Your dental health is an important component of your physical health. While often ignored or overlooked, dental issues such as cavities and root canals can have a significant systemic influence, and the state of your soft tissues and teeth often offer a clear reflection of what's going on in the rest of your body.
Tooth decay is often misconstrued as a “fluoride insufficiency,” but nothing could be further from the truth. The health of your teeth is largely dependent on your diet, which affects not only your gut microbiome but also your oral microbiome. Like your bones, your teeth also need certain nutrients to remain strong and healthy.
Interestingly, Chinese researchers recently discovered that water extract of the herb Galla chinensis has potent anticaries effects, effectively inhibiting acid production caused by caries-associated bacteria and increasing teeth’s resistance to acid.1,2
The Anticaries Activity of Galla Chinensis
Galla Chinensis3 (Wu Bei Zi, also known as Chinese gall or Chinese sumac) — one of hundreds of Chinese herbs tested by this research team — was found to have “strong potential to prevent dental caries due to its antibacterial capacity and tooth mineralization benefit.”4 The herb also has antiviral, anticancer, hepatoprotective, antidiarrheal and antioxidant activities.
According to the authors, “Galla chinensis water extract has been demonstrated to inhibit dental caries by favorably shifting the demineralization/remineralization balance of enamel and inhibiting the biomass and acid formation of dental biofilm.” Unfortunately, it’s still far too early to start using the herb in dental applications, because the researchers have yet to identify the active ingredient responsible for these anticaries activities. As reported by ScienceBlog:5
“In the present study, several Galla chinensis extracts with different main ingredients were obtained and determined by liquid chromatography-mass spectrometry analysis. The antibacterial capacity was determined using the polymicrobial biofilms model, which can generate reproducible plaque-like biofilms that occur in vivo.
The effect of inhibiting tooth demineralization was tested using an in vitro pH-cycling regime, which mimicked the periodic pH change in mouth. ‘Medium molecular weight gallotannins are the most active constituent in terms of caries prevention’ concluded Xuelian Huang, Ph.D., DDS, the lead author.”
Dietary Guidelines for Strong, Healthy Teeth
While Galla chinensis may someday be added to dental products as an aid against tooth decay, your best answer is already at hand. If you want to have healthy teeth, you must start from the inside out, and that means cleaning up your diet.

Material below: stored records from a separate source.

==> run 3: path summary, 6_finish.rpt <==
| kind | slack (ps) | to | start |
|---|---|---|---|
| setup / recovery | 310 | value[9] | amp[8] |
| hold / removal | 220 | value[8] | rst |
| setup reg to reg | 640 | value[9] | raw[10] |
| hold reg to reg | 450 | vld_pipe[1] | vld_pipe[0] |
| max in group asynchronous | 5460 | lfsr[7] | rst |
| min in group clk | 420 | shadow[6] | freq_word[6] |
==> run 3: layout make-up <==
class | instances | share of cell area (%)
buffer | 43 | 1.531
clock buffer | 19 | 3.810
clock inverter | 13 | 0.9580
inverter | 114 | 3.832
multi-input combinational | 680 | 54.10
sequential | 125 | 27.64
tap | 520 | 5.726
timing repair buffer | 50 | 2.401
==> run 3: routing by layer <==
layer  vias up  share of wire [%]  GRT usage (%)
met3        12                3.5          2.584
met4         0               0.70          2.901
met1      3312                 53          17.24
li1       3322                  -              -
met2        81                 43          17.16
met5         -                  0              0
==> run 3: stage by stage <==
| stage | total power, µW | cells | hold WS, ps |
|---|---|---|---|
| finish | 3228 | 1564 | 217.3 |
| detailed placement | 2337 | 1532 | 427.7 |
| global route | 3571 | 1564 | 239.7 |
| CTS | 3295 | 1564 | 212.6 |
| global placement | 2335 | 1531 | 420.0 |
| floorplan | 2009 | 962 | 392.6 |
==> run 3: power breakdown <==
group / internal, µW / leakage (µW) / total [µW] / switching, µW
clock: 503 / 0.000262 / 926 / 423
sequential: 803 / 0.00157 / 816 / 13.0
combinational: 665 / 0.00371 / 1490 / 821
File: config.mk
export PLATFORM = sky130hd
export DESIGN_NAME = vga_pmod_dither
export DESIGN_NICKNAME = d
export VERILOG_FILES = /design/src/rtl/vga_pkg.sv /design/src/rtl/vga_dither_channel.sv /design/src/rtl/vga_pmod_dither.sv
export SDC_FILE = /design/constraint.sdc
export NUM_CORES = 1
export LEC_CHECK = 0
export ABC_AREA = 1
export CORE_ASPECT_RATIO = 0.8
export CORE_MARGIN = 10
export CORE_UTILIZATION = 30
export DETAILED_ROUTE_END_ITERATION = 8
export PLACE_DENSITY_LB_ADDON = 0.2
export SLEW_MARGIN = 20
export SYNTH_ARGS = -nofsm -noshare
export SYNTH_HDL_FRONTEND = slang
export SYNTH_SLANG_ARGS = --single-unit
File: constraint.sdc
create_clock -name clk -period 1.75 [get_ports clk]
set_clock_uncertainty 0.15 [all_clocks]
set_input_delay 0.2625 -clock clk [delete_from_list [all_inputs] [get_ports clk]]
set_output_delay 0.2625 -clock clk [all_outputs]
set_load 0.02 [all_outputs]
File: src/rtl/vga_pkg.sv
// Shared constants for the VGA PMOD dither path: Bayer thresholds,
// pipeline depth and the RGB field layout of the incoming pixel word.
package vga_pkg;

  // Phase counters, frame counter and thresholds are all this narrow.
  typedef logic [1:0] phase_t;
  typedef logic [3:0] thresh_t;

  // Cycles from any input to its aligned output (colour, de, hs, vs).
  localparam int PIPE_LATENCY = 2;

  // Channel field offsets inside {r[7:0], g[7:0], b[7:0]}.
  localparam int R_LSB = 16;
  localparam int G_LSB = 8;
  localparam int B_LSB = 0;
  localparam int CHAN_W = 8;
  localparam int NUM_CHAN = 3;

  // 4x4 ordered-dither thresholds, entry index = {row, col}, entry 0 at the LSB.
  // Rows (col 0..3): 0,8,2,10 / 12,4,14,6 / 3,11,1,9 / 15,7,13,5
  localparam logic [63:0] BAYER_FLAT = {
    4'd5,  4'd13, 4'd7,  4'd15,
    4'd9,  4'd1,  4'd11, 4'd3,
    4'd6,  4'd14, 4'd4,  4'd12,
    4'd10, 4'd2,  4'd8,  4'd0
  };

  // Threshold for a given row (line phase) and column.
  function automatic thresh_t bayer_lookup(input phase_t row, input phase_t col);
    logic [5:0] base;
    base = {row, col, 2'b00};
    return BAYER_FLAT[base +: 4];
  endfunction

  // Channel 0 = red, 1 = green, 2 = blue.
  function automatic int channel_lsb(input int idx);
    case (idx)
      0:       return R_LSB;
      1:       return G_LSB;
      default: return B_LSB;
    endcase
  endfunction

endpackage

File: src/rtl/vga_dither_channel.sv
// One colour channel of the second pipeline stage: adds the dither
// threshold, saturates at full scale, keeps the top 4 bits and blanks
// the result outside the display-enable window.
module vga_dither_channel
  import vga_pkg::*;
#(
  parameter bit DITHER_EN = 1'b1
) (
  input  logic          clk,
  input  logic          reset,
  input  logic [7:0]    c,
  input  thresh_t       t,
  input  logic          de,
  output logic [3:0]    q
);

  logic [8:0] sum;
  logic [3:0] dith;
  logic [3:0] q_next;

  // Add threshold, clamp on carry-out so bright inputs never wrap to dark.
  always_comb begin
    sum    = {1'b0, c} + {5'b0, t};
    dith   = sum[8] ? 4'hF : sum[7:4];
    q_next = 4'h0;
    if (de) begin
      q_next = DITHER_EN ? dith : c[7:4];
    end
  end

  // Output register; reset flushes any in-flight colour.
  always_ff @(posedge clk) begin
    if (reset) begin
      q <= 4'h0;
    end else begin
      q <= q_next;
    end
  end

endmodule
$ cat src/rtl/and_serial_scheduler_pkg.sv
// ============================================================================
//  Module      : and_serial_scheduler_pkg
//  Description : Shared state encodings, requester IDs and counter sizing
//                for the bit-serial AND scheduler.
//  Revision    : 1.0 - initial release
// ============================================================================
`default_nettype none

package and_serial_scheduler_pkg;

    typedef enum logic [1:0] {
        ST_IDLE = 2'd0,
        ST_RUN  = 2'd1,
        ST_DONE = 2'd2
    } state_e;

    localparam logic ID_REQ0 = 1'b0;
    localparam logic ID_REQ1 = 1'b1;

    // Bit counter must hold WIDTH-1 and is never narrower than one bit.
    function automatic int cnt_width(input int width);
        return (width <= 1) ? 1 : $clog2(width);
    endfunction

endpackage

`default_nettype wire

$ cat src/rtl/and_bit_slice.sv
// ============================================================================
//  Module      : and_bit_slice
//  Description : Single-bit AND cell; the one shared datapath resource.
//  Revision    : 1.0 - initial release
// ============================================================================
`default_nettype none

module and_bit_slice (
    input  logic a,
    input  logic b,
    output logic out
);

    assign out = a & b;

endmodule

`default_nettype wire

$ cat src/rtl/and_serial_scheduler.sv
// ============================================================================
//  Module      : and_serial_scheduler
//  Description : Round-robin arbitration of two requesters onto one shared
//                AND bit-slice, processed LSB-first one bit per cycle.
//  Revision    : 1.0 - initial release
// ============================================================================
`default_nettype none

module and_serial_scheduler
    import and_serial_scheduler_pkg::*;
#(
    parameter int WIDTH = 8
) (
    input  logic             clk,
    input  logic             rst_n,
    input  logic             req0_valid,
    output logic             req0_ready,
    input  logic [WIDTH-1:0] req0_a,
    input  logic [WIDTH-1:0] req0_b,
    input  logic             req1_valid,
    output logic             req1_ready,
    input  logic [WIDTH-1:0] req1_a,
    input  logic [WIDTH-1:0] req1_b,
    output logic             rsp_valid,
    input  logic             rsp_ready,
    output logic             rsp_id,
    output logic [WIDTH-1:0] rsp_data,
    output logic             busy
);

    localparam int CNT_W = cnt_width(WIDTH);

    state_e             state_q,    state_d;
    logic               ptr_q,      ptr_d;
    logic               id_q,       id_d;
    logic [CNT_W-1:0]   cnt_q,      cnt_d;
    logic [WIDTH-1:0]   a_sh_q,     a_sh_d;
    logic [WIDTH-1:0]   b_sh_q,     b_sh_d;
    logic [WIDTH-1:0]   res_q,      res_d;
    logic [WIDTH-1:0]   rsp_data_q, rsp_data_d;
    logic               rsp_id_q,   rsp_id_d;

    logic               w_grant0;
    logic               w_grant1;
    logic               w_slice_out;

    and_bit_slice u_slice (
        .a   (a_sh_q[0]),
        .b   (b_sh_q[0]),
        .out (w_slice_out)
    );

    // Grants depend only on valids, state and the pointer - never on ready.
    assign w_grant0 = (state_q == ST_IDLE) && req0_valid
                      && (!req1_valid || (ptr_q == ID_REQ0));
    assign w_grant1 = (state_q == ST_IDLE) && req1_valid
                      && (!req0_valid || (ptr_q == ID_REQ1));

    assign req0_ready = w_grant0;
    assign req1_ready = w_grant1;
    assign rsp_valid  = (state_q == ST_DONE);
    assign rsp_id     = rsp_id_q;
    assign rsp_data   = rsp_data_q;
    assign busy       = (state_q != ST_IDLE);

    always_comb begin
        state_d    = state_q;
        ptr_d      = ptr_q;
        id_d       = id_q;
        cnt_d      = cnt_q;
        a_sh_d     = a_sh_q;
        b_sh_d     = b_sh_q;
        res_d      = res_q;
        rsp_data_d = rsp_data_q;
        rsp_id_d   = rsp_id_q;

        case (state_q)
            ST_IDLE: begin
                if (w_grant0 || w_grant1) begin
                    a_sh_d  = w_grant1 ? req1_a : req0_a;
                    b_sh_d  = w_grant1 ? req1_b : req0_b;
                    id_d    = w_grant1 ? ID_REQ1 : ID_REQ0;
                    cnt_d   = '0;
                    state_d = ST_RUN;
                end
            end
            ST_RUN: begin
                // New bit enters at the MSB so LSB-first results land in place.
                res_d  = (res_q >> 1) | (WIDTH'(w_slice_out) << (WIDTH - 1));
                a_sh_d = a_sh_q >> 1;
                b_sh_d = b_sh_q >> 1;
                cnt_d  = cnt_q + CNT_W'(1);
                if (cnt_q == CNT_W'(WIDTH - 1)) begin
                    rsp_data_d = res_d;
                    rsp_id_d   = id_q;
                    state_d    = ST_DONE;
                end
            end
            ST_DONE: begin
                if (rsp_ready) begin
                    ptr_d   = ~rsp_id_q;
                    state_d = ST_IDLE;
                end
            end
            default: state_d = ST_IDLE;
        endcase
    end

    always_ff @(posedge clk or negedge rst_n) begin
        if (!rst_n) begin
            state_q    <= ST_IDLE;
            ptr_q      <= ID_REQ0;
            id_q       <= ID_REQ0;
            cnt_q      <= '0;
            a_sh_q     <= '0;
            b_sh_q     <= '0;
            res_q      <= '0;
            rsp_data_q <= '0;
            rsp_id_q   <= ID_REQ0;
        end else begin
            state_q    <= state_d;
            ptr_q      <= ptr_d;
            id_q       <= id_d;
            cnt_q      <= cnt_d;
            a_sh_q     <= a_sh_d;
            b_sh_q     <= b_sh_d;
            res_q      <= res_d;
            rsp_data_q <= rsp_data_d;
            rsp_id_q   <= rsp_id_d;
        end
    end

endmodule

`default_nettype wire
**src/rtl/interrupt_control_unit_pkg.sv**
```systemverilog
// Shared definitions for the interrupt control unit: ALU codes, FSM state encoding, vector default.
// Latency: n/a (definitions only).
// Backpressure: n/a (definitions only).
package interrupt_control_unit_pkg;

    // ALU function codes the ICU drives while it owns the control bundle.
    localparam logic [3:0] ALU_PASS_OP2 = 4'b0100;
    localparam logic [3:0] ALU_NOP      = 4'b0000;

    // Data-memory address of the ISR vector high word; low word follows it.
    localparam int INT_VEC_ADDR = 0;

    typedef enum logic [2:0] {
        ST_IDLE     = 3'd0,
        ST_DRAIN    = 3'd1,
        ST_PUSH_HI  = 3'd2,
        ST_PUSH_LO  = 3'd3,
        ST_PUSH_FLG = 3'd4,
        ST_RD_HI    = 3'd5,
        ST_RD_LO    = 3'd6,
        ST_JUMP     = 3'd7
    } icu_state_e;

    function automatic logic is_push_state(input icu_state_e s);
        return (s == ST_PUSH_HI) || (s == ST_PUSH_LO) || (s == ST_PUSH_FLG);
    endfunction

endpackage

```
**src/rtl/int_pending_latch.sv**
```systemverilog
// Rising-edge detector on the interrupt request with a one-deep pending flag.
// Latency: pending rises on the clock edge that samples the 0->1 transition of i_req.
// Backpressure: none; a new edge coinciding with i_clr keeps the flag set, extra edges merge.
//
// Ports:
//   clk, rst_n   clock, asynchronous active-low reset
//   i_req        raw interrupt request level
//   i_clr        consume the pending request (FSM leaves IDLE)
//   o_pending    a request is waiting to be serviced
module int_pending_latch (
    input  logic clk,
    input  logic rst_n,
    input  logic i_req,
    input  logic i_clr,
    output logic o_pending
);

    logic r_req_d;
    logic r_pending;
    logic w_edge;

    assign w_edge    = i_req & ~r_req_d;
    assign o_pending = r_pending;

    always_ff @(posedge clk or negedge rst_n) begin
        if (!rst_n) begin
            r_req_d   <= 1'b0;
            r_pending <= 1'b0;
        end else begin
            r_req_d   <= i_req;
            // Set dominates clear so an edge landing on the consume cycle is not lost.
            r_pending <= w_edge | (r_pending & ~i_clr);
        end
    end

endmodule

```
**src/rtl/interrupt_control_unit.sv**
```systemverilog
// Interrupt controller: freezes fetch, drains, pushes PC/flags, fetches the ISR vector, branches.
// Latency: JUMP is reached 6+DRAIN_CYCLES cycles after the request edge is sampled (no stalls).
// Backpressure: i_stall holds state and captured data and suppresses all side-effect strobes.
//
// Ports:
//   clk, rst_n          clock, asynchronous active-low reset
//   i_int_req           interrupt request (rising edge = request)
//   i_stall             pipeline/memory stall
//   i_pc_in             PC of the next unexecuted instruction
//   i_flags_in          condition flags {C,N,Z}
//   i_mem_rdata         data-memory read data, valid the cycle after o_dmr
//   o_int_flag          ICU owns the decode control bundle
//   o_freeze_fetch      hold PC/fetch, inject NOPs
//   o_stack_operation   address memory via SP
//   o_push_pop          1 = push
//   o_write_sp          SP update strobe
//   o_dmw / o_dmr       data-memory write / read strobes
//   o_alu_function      pass-operand-2 during pushes
//   o_push_data         word written on push
//   o_mem_addr          vector address (valid with o_dmr)
//   o_branch            one-cycle redirect strobe
//   o_target_pc         ISR address (valid with o_branch)
//   o_int_ack           one-cycle dispatch pulse
module interrupt_control_unit
    import interrupt_control_unit_pkg::*;
#(
    parameter int PC_WIDTH     = 32,
    parameter int DATA_WIDTH   = 16,
    parameter int FLAG_WIDTH   = 3,
    parameter int DRAIN_CYCLES = 3,
    parameter int VEC_ADDR     = INT_VEC_ADDR
) (
    input  logic                  clk,
    input  logic                  rst_n,
    input  logic                  i_int_req,
    input  logic                  i_stall,
    input  logic [PC_WIDTH-1:0]   i_pc_in,
    input  logic [FLAG_WIDTH-1:0] i_flags_in,
    input  logic [DATA_WIDTH-1:0] i_mem_rdata,
    output logic                  o_int_flag,
    output logic                  o_freeze_fetch,
    output logic                  o_stack_operation,
    output logic                  o_push_pop,
    output logic                  o_write_sp,
    output logic                  o_dmw,
    output logic                  o_dmr,
    output logic [3:0]            o_alu_function,
    output logic [DATA_WIDTH-1:0] o_push_data,
    output logic [PC_WIDTH-1:0]   o_mem_addr,
    output logic                  o_branch,
    output logic [PC_WIDTH-1:0]   o_target_pc,
    output logic                  o_int_ack
);

    localparam logic [2:0] LP_CNT_INIT = 3'(DRAIN_CYCLES - 1);

    icu_state_e            r_state;
    icu_state_e            w_state_nxt;
    logic [2:0]            r_cnt;
    logic [2:0]            w_cnt_nxt;
    logic [PC_WIDTH-1:0]   r_pc;
    logic [FLAG_WIDTH-1:0] r_flags;
    logic [DATA_WIDTH-1:0] r_vec_hi;
    logic                  w_pending;
    logic                  w_pend_clr;
    logic                  w_run;
    logic                  w_take;

    assign w_run  = ~i_stall;
    assign w_take = w_run && (r_state == ST_IDLE) && w_pending;

    int_pending_latch u_pending (
        .clk       (clk),
        .rst_n     (rst_n),
        .i_req     (i_int_req),
        .i_clr     (w_pend_clr),
        .o_pending (w_pending)
    );

    always_ff @(posedge clk or negedge rst_n) begin
        if (!rst_n) begin
            r_state  <= ST_IDLE;
            r_cnt    <= 3'd0;
            r_pc     <= '0;
            r_flags  <= '0;
            r_vec_hi <= '0;
        end else begin
            r_state <= w_state_nxt;
            r_cnt   <= w_cnt_nxt;
            if (w_take) begin
                r_pc    <= i_pc_in;
                r_flags <= i_flags_in;
            end
            // Read data for the RD_HI access is on the bus during RD_LO; a stalled
            // memory keeps it there, so only the unstalled cycle captures it.
            if (w_run && (r_state == ST_RD_LO)) begin
                r_vec_hi <= i_mem_rdata;
            end
        end
    end

    always_comb begin
        w_state_nxt = r_state;
        w_cnt_nxt   = r_cnt;
        w_pend_clr  = 1'b0;
        if (w_run) begin
            case (r_state)
                ST_IDLE: begin
                    if (w_pending) begin
                        w_state_nxt = ST_DRAIN;
                        w_cnt_nxt   = LP_CNT_INIT;
                        w_pend_clr  = 1'b1;
                    end
                end
                ST_DRAIN: begin
                    if (r_cnt == 3'd0) begin
                        w_state_nxt = ST_PUSH_HI;
                    end else begin
                        w_cnt_nxt = r_cnt - 3'd1;
                    end
                end
                ST_PUSH_HI:  w_state_nxt = ST_PUSH_LO;
                ST_PUSH_LO:  w_state_nxt = ST_PUSH_FLG;
                ST_PUSH_FLG: w_state_nxt = ST_RD_HI;
                ST_RD_HI:    w_state_nxt = ST_RD_LO;
                ST_RD_LO:    w_state_nxt = ST_JUMP;
                ST_JUMP:     w_state_nxt = ST_IDLE;
                default:     w_state_nxt = ST_IDLE;
            endcase
        end
    end

    // Outputs decode from the registered state so an asynchronous reset clears
    // them in the same cycle. Strobes with side effects are masked by stall.
    always_comb begin
        o_int_flag        = (r_state != ST_IDLE);
        o_freeze_fetch    = (r_state != ST_IDLE);
        o_stack_operation = 1'b0;
        o_push_pop        = 1'b0;
        o_write_sp        = 1'b0;
        o_dmw             = 1'b0;
        o_dmr             = 1'b0;
        o_alu_function    = ALU_NOP;
        o_push_data       = '0;
        o_mem_addr        = '0;
        o_branch          = 1'b0;
        o_target_pc       = '0;
        o_int_ack         = 1'b0;

        if (is_push_state(r_state)) begin
            o_stack_operation = 1'b1;
            o_push_pop        = 1'b1;
            o_write_sp        = w_run;
            o_dmw             = w_run;
            o_alu_function    = ALU_PASS_OP2;
        end

        case (r_state)
            ST_PUSH_HI:  o_push_data = r_pc[PC_WIDTH-1:DATA_WIDTH];
            ST_PUSH_LO:  o_push_data = r_pc[DATA_WIDTH-1:0];
            ST_PUSH_FLG: o_push_data = DATA_WIDTH'(r_flags);
            ST_RD_HI: begin
                o_dmr      = w_run;
                o_mem_addr = PC_WIDTH'(VEC_ADDR);
            end
            ST_RD_LO: begin
                o_dmr      = w_run;
                o_mem_addr = PC_WIDTH'(VEC_ADDR + 1);
            end
            ST_JUMP: begin
                o_branch    = w_run;
                o_int_ack   = w_run;
                o_target_pc = {r_vec_hi, i_mem_rdata};
            end
            default: ;
        endcase
    end

endmodule
```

Much of the dietary advice for oral health is founded on the findings of the late Dr. Weston A. Price,6 a Cleveland dentist who sought to determine what makes for good dental health by studying indigenous tribes who, he said, had “fine teeth” and few chronic health problems. While studying the oral health and diets of various native tribes, he noticed distinct similarities:
• The foods were natural, unprocessed and organic (and contained no sugar except for the occasional bit of honey or maple syrup)
• The people ate foods that grew in their native environment. In other words, they ate locally grown, seasonal foods
• Many of the cultures ate unpasteurized dairy products, and all of them ate fermented foods
• A significant portion of the food was eaten raw
• All of the cultures ate animal products, including animal fat, full-fat butter and organ meats
When Price analyzed his findings, he found the native diets contained 10 times the amount of fat-soluble vitamins, and at least four times the amount of calcium, other minerals and water-soluble vitamins as that of Western diets at that time. Their diets were also rich in enzymes because they ate fermented and raw foods (enzymes help you to digest cooked foods).
Importantly, the native diets also had at least 10 times more omega-3 fat than modern diets and far less omega-6 fats. Today, there’s ample evidence showing diets lacking in omega-3 fats while being heavy on omega-6s from vegetable oils (now found in most processed foods), are a recipe for disaster.
Modern research supports Price’s early observations, showing that even moderate amounts of omega-3 fats may help ward off gum disease. In one study,7 researchers divided nearly 9,200 adults into three groups based on their omega-3 consumption. Dental exams showed those in the middle and upper third for consumption of the omega-3 fats DHA and EPA were 23 percent to 30 percent less likely to have gum disease.